## Work request
From the entries that follow, copy exactly the lines beginning at the line holding "timing repair buffer: 117 / 720.7 / 12.72" and continuing through the line holding "run 3: layer".

____________________

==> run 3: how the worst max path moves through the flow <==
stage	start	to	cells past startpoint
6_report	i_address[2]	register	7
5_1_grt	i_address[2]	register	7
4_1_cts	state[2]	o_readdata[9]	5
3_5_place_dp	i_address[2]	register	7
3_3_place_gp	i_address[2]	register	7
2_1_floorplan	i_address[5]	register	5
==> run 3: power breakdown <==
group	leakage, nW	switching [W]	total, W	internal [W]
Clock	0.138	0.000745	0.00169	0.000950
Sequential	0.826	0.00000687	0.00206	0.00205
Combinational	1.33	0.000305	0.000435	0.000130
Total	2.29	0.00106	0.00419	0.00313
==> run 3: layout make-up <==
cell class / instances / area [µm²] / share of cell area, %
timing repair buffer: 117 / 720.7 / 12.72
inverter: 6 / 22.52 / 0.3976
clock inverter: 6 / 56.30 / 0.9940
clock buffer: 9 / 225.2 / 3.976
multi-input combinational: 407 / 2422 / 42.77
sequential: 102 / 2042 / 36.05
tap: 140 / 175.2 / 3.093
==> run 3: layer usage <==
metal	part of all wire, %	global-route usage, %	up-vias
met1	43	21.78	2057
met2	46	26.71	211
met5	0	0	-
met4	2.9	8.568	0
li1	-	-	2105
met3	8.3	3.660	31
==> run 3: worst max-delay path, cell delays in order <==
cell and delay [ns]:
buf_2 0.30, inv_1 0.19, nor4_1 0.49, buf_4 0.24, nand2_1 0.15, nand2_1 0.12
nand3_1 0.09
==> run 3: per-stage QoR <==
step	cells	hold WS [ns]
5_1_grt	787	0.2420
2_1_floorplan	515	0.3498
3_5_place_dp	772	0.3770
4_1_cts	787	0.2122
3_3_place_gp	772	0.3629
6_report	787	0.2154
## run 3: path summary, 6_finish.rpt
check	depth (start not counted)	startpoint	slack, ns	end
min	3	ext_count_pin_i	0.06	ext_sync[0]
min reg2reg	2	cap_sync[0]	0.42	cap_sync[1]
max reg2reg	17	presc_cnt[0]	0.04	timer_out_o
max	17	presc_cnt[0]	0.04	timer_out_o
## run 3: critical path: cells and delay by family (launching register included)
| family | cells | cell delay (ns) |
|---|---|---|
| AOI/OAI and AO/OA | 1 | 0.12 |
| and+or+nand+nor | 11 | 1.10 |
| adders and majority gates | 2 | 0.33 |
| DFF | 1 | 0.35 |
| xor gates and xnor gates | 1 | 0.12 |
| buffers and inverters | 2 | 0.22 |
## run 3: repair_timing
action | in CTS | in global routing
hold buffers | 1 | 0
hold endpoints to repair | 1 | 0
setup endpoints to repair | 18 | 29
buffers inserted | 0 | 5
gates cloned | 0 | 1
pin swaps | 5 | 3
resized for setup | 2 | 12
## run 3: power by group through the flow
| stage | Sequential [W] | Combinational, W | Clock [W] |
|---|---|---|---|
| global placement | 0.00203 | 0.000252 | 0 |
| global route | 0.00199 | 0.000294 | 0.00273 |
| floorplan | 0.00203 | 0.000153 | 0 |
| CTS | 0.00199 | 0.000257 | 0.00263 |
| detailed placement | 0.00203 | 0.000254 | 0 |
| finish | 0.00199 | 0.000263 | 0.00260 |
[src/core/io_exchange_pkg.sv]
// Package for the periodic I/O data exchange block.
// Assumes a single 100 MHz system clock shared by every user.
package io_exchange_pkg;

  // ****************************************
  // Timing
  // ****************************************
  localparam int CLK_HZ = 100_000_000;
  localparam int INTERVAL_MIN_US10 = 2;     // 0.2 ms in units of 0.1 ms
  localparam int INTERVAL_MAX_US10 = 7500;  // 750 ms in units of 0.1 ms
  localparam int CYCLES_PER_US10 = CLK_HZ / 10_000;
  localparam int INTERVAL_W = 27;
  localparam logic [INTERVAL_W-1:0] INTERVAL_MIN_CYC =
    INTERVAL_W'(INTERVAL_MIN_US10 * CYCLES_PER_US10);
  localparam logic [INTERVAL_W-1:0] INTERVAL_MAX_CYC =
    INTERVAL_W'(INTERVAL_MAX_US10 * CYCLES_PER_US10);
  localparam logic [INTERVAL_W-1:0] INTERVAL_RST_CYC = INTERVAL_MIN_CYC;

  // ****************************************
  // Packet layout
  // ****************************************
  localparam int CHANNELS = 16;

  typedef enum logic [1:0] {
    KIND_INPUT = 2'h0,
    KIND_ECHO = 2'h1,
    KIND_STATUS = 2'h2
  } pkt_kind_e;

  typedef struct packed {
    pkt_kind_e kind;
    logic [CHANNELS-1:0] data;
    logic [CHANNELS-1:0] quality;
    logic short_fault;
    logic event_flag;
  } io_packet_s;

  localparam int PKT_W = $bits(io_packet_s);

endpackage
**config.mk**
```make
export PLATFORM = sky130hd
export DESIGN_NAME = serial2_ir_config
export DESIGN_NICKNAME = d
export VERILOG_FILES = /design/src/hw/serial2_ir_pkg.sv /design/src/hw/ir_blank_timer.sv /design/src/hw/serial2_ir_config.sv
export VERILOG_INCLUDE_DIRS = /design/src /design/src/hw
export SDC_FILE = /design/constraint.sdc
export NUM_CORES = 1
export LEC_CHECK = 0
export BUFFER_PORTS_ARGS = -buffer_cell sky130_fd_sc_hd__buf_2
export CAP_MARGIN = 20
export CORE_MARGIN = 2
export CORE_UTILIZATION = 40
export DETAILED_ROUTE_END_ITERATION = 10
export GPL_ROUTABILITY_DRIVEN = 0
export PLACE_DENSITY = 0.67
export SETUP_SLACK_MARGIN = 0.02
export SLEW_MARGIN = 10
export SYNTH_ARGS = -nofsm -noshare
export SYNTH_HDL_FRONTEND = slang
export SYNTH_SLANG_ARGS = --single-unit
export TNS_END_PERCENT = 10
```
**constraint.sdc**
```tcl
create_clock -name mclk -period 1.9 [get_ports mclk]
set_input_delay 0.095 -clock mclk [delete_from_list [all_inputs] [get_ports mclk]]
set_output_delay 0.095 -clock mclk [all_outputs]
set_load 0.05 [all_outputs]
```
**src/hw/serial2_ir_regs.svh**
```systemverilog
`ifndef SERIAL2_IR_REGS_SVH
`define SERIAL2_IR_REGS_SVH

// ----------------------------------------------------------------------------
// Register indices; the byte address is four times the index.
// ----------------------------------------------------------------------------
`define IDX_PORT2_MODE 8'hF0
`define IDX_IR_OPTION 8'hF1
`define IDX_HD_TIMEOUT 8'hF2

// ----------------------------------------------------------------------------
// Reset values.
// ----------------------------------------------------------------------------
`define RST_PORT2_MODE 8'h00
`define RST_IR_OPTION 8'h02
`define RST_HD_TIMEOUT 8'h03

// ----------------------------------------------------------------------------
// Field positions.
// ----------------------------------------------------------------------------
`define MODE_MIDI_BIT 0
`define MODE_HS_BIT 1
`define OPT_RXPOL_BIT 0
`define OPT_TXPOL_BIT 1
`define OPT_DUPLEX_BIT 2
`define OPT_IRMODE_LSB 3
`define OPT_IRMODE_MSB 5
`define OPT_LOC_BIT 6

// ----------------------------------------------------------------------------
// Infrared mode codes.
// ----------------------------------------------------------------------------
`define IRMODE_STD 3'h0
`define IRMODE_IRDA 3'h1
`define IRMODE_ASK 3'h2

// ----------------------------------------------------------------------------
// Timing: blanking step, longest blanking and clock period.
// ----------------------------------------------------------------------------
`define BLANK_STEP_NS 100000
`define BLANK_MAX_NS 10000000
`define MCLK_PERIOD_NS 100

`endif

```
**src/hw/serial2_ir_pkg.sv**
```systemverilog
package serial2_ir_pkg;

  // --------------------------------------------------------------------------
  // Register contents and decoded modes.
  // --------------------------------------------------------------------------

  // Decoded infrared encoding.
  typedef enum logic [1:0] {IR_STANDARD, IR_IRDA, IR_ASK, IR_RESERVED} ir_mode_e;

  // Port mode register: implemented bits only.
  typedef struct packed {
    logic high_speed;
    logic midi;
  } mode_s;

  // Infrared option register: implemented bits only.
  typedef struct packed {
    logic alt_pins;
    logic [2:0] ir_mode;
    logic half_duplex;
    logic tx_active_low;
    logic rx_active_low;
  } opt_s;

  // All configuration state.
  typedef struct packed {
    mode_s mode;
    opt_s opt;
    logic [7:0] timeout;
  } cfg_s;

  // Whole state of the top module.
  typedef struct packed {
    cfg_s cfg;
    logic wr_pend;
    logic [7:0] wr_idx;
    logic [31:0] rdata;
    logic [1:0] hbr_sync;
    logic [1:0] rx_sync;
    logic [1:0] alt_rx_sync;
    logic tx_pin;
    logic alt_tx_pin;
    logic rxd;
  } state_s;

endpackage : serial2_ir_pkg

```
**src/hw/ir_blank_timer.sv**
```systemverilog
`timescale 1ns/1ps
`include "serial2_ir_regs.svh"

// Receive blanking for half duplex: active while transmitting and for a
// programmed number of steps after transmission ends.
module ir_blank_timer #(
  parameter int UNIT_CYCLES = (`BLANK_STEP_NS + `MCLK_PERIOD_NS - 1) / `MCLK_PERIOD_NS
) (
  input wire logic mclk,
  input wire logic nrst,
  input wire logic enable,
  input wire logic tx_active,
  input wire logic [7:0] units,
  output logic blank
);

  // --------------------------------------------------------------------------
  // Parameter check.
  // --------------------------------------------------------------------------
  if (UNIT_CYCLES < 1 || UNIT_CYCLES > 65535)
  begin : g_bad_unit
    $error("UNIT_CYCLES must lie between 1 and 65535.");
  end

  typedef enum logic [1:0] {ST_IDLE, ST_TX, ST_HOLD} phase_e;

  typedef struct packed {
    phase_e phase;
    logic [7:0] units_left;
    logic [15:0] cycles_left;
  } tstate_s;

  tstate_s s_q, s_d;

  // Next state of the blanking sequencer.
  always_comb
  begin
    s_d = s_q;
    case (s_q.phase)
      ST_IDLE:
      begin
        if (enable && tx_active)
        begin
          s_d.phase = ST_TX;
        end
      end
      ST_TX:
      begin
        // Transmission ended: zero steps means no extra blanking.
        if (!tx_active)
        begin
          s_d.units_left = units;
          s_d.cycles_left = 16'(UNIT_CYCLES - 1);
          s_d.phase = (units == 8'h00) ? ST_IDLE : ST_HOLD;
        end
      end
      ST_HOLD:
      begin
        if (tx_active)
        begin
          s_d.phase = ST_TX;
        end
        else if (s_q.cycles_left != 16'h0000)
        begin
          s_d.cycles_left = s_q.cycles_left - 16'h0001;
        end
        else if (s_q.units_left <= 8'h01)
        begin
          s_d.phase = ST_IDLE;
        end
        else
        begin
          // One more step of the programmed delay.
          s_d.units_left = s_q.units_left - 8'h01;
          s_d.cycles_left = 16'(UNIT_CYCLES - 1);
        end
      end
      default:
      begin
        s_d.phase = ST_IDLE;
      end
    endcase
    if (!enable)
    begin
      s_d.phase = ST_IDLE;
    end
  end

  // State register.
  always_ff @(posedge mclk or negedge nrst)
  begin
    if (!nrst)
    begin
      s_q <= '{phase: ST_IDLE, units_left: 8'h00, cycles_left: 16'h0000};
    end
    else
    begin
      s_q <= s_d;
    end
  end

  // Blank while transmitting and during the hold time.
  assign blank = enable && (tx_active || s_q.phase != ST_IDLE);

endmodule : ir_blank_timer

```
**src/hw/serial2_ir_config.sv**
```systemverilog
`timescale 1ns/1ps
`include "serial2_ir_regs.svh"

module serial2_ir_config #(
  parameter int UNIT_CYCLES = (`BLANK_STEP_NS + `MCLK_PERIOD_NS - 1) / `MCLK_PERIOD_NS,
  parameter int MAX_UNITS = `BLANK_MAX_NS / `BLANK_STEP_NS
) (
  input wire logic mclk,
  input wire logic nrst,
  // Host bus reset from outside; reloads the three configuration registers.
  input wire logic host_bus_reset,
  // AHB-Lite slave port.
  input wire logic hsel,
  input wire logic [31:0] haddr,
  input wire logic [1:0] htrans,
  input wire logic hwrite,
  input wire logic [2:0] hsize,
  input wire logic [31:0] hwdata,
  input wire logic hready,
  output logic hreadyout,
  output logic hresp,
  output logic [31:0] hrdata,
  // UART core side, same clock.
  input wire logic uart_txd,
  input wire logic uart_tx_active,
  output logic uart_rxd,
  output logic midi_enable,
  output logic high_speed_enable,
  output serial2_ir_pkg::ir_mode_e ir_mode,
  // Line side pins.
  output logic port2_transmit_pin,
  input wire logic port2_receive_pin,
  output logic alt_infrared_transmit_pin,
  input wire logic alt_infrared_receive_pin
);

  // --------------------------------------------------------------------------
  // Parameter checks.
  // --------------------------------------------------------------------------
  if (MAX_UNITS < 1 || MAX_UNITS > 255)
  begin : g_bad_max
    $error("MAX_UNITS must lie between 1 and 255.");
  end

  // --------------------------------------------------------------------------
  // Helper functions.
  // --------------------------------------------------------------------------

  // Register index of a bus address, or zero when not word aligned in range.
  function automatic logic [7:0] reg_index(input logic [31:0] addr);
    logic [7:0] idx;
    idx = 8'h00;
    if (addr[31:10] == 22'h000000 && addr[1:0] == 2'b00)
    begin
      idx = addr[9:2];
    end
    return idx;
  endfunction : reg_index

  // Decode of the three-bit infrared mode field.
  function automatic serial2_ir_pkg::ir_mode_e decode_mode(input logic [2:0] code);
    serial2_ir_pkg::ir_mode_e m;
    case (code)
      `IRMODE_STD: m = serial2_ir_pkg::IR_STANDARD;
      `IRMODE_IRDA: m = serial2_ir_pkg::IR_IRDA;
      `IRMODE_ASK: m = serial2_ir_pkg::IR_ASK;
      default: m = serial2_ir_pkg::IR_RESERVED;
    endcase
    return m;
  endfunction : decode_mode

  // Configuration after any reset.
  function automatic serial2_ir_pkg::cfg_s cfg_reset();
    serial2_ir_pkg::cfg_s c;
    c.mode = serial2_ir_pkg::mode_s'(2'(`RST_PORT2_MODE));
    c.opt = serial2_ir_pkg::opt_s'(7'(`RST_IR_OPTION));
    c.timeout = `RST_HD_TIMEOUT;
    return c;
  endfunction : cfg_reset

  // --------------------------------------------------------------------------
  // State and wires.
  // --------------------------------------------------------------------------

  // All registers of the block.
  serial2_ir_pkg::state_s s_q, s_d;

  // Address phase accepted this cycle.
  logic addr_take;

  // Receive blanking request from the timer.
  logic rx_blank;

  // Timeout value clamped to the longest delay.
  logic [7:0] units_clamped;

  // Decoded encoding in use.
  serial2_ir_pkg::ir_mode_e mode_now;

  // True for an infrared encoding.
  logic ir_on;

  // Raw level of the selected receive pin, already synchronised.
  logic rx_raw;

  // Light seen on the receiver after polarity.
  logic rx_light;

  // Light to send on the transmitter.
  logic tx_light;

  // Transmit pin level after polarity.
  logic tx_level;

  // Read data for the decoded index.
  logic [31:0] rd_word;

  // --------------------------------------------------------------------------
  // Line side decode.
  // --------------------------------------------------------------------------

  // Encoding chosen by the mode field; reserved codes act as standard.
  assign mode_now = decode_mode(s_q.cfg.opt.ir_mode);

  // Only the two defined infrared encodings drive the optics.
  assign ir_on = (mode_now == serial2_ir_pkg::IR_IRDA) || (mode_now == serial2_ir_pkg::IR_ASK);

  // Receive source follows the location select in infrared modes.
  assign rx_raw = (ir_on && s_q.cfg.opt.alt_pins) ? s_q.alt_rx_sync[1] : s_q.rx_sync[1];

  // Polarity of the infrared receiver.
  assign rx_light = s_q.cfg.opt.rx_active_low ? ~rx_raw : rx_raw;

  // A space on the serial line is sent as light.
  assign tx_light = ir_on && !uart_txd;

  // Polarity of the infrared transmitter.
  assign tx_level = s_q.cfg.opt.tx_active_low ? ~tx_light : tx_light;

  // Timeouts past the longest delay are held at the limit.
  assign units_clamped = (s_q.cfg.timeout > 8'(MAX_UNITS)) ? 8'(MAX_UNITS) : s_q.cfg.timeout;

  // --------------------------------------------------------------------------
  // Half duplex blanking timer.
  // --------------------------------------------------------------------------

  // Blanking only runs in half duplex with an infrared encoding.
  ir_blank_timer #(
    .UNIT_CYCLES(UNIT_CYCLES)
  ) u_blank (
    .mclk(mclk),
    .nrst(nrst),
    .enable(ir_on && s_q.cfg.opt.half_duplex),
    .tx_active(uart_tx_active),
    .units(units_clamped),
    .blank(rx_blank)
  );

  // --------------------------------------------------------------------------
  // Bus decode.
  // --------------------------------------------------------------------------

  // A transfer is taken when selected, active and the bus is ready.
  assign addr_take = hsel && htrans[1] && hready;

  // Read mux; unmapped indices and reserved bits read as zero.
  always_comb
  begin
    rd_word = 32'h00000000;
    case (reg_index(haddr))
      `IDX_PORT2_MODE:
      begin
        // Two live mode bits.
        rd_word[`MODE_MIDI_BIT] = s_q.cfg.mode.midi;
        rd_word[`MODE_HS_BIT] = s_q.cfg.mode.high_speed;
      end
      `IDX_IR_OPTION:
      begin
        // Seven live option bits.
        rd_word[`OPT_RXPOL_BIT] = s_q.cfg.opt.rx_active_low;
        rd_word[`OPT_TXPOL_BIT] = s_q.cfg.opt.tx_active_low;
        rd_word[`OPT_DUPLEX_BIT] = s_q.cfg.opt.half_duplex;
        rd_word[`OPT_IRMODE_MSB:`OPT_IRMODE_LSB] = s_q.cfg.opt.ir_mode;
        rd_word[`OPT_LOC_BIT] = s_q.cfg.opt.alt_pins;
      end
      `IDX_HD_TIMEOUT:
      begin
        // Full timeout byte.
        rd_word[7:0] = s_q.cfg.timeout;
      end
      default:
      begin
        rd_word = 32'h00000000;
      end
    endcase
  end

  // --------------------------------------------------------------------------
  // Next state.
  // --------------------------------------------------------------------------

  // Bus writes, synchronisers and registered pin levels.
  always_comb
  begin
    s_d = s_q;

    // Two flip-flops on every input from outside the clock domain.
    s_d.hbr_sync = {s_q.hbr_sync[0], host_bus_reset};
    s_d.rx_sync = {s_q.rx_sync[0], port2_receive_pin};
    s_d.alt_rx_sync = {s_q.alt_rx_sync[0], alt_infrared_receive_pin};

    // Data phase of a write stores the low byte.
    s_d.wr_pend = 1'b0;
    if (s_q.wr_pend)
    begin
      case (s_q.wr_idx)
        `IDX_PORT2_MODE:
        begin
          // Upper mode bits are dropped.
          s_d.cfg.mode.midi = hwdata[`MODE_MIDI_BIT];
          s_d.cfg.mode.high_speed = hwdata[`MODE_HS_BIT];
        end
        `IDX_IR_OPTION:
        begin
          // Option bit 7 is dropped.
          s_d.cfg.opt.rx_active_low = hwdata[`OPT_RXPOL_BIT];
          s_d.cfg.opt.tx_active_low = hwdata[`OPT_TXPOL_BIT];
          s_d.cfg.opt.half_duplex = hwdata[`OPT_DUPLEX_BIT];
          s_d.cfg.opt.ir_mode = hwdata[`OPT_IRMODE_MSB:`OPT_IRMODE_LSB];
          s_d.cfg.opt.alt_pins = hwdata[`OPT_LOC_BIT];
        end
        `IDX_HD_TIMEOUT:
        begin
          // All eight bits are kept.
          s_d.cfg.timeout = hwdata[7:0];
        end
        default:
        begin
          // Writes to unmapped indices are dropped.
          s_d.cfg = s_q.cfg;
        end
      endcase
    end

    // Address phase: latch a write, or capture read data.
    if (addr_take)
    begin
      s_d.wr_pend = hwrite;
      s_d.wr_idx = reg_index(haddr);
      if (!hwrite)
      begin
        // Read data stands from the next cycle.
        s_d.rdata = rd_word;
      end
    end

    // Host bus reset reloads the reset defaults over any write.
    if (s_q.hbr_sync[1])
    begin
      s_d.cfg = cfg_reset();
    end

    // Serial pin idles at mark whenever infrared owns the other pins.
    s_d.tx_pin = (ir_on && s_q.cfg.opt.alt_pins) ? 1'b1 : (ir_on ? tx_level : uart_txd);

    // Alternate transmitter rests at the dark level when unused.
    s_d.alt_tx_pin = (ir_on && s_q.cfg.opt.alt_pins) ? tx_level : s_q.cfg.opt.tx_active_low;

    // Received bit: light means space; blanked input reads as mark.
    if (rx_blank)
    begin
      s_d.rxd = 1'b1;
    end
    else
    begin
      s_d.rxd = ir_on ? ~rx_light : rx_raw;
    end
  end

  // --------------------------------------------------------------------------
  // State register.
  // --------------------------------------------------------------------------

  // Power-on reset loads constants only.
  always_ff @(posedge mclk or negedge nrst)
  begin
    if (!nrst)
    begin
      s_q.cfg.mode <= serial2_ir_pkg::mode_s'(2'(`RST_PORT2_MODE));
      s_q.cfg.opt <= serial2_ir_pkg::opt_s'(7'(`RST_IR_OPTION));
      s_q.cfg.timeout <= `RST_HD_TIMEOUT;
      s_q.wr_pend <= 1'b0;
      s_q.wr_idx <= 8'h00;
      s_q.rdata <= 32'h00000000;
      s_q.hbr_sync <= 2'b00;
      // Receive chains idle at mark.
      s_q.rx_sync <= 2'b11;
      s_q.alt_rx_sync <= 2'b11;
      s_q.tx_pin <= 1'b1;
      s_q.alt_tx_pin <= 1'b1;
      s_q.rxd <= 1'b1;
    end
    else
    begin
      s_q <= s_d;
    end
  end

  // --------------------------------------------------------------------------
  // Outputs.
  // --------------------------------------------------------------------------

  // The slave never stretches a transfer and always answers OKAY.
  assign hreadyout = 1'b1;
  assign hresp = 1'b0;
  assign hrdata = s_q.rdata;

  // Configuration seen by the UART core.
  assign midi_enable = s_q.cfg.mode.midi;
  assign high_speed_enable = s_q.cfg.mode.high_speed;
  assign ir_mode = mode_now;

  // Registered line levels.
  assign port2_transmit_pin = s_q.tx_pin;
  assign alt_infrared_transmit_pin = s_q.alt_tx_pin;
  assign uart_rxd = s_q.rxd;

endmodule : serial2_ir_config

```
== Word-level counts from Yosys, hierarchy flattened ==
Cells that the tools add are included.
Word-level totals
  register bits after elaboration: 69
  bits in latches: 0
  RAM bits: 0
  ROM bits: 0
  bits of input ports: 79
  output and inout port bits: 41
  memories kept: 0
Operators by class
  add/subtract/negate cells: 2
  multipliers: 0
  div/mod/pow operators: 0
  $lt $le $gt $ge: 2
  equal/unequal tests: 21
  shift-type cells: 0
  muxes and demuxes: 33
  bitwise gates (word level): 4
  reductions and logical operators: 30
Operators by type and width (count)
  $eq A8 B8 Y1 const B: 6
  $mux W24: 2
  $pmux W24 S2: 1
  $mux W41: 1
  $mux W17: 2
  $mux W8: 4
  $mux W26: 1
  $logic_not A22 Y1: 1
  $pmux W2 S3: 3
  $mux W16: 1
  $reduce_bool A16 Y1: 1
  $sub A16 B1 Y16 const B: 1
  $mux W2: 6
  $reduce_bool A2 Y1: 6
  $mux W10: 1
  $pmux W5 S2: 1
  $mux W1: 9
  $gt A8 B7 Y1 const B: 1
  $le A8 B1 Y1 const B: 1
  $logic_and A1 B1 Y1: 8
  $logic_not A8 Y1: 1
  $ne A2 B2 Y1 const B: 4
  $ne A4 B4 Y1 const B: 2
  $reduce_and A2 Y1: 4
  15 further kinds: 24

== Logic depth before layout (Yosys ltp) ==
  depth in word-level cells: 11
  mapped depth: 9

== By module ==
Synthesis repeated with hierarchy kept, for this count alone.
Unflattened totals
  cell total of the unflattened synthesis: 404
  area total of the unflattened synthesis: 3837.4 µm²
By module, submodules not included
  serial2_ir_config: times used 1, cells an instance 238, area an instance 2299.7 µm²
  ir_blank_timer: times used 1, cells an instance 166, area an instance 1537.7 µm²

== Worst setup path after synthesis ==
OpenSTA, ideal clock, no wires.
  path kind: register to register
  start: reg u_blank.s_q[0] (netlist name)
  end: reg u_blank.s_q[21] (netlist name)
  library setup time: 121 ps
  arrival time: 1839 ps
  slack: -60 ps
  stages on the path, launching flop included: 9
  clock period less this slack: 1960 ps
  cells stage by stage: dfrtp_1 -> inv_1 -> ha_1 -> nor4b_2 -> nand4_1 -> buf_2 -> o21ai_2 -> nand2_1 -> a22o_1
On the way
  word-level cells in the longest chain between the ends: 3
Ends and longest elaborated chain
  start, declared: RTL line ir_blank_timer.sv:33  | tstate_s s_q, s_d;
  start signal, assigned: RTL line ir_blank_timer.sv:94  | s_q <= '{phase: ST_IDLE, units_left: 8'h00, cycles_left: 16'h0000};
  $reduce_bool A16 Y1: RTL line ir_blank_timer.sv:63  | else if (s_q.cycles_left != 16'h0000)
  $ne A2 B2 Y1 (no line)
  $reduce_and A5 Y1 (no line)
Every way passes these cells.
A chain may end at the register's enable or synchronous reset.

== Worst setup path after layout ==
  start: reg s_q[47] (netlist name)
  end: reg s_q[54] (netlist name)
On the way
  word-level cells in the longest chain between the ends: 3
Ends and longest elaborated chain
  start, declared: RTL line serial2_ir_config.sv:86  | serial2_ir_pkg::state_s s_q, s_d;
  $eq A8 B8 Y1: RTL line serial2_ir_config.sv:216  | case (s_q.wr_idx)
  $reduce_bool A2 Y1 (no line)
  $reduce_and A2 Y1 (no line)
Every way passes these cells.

____________________

## Task response
timing repair buffer: 117 / 720.7 / 12.72
inverter: 6 / 22.52 / 0.3976
clock inverter: 6 / 56.30 / 0.9940
clock buffer: 9 / 225.2 / 3.976
multi-input combinational: 407 / 2422 / 42.77
sequential: 102 / 2042 / 36.05
tap: 140 / 175.2 / 3.093
==> run 3: layer usage <==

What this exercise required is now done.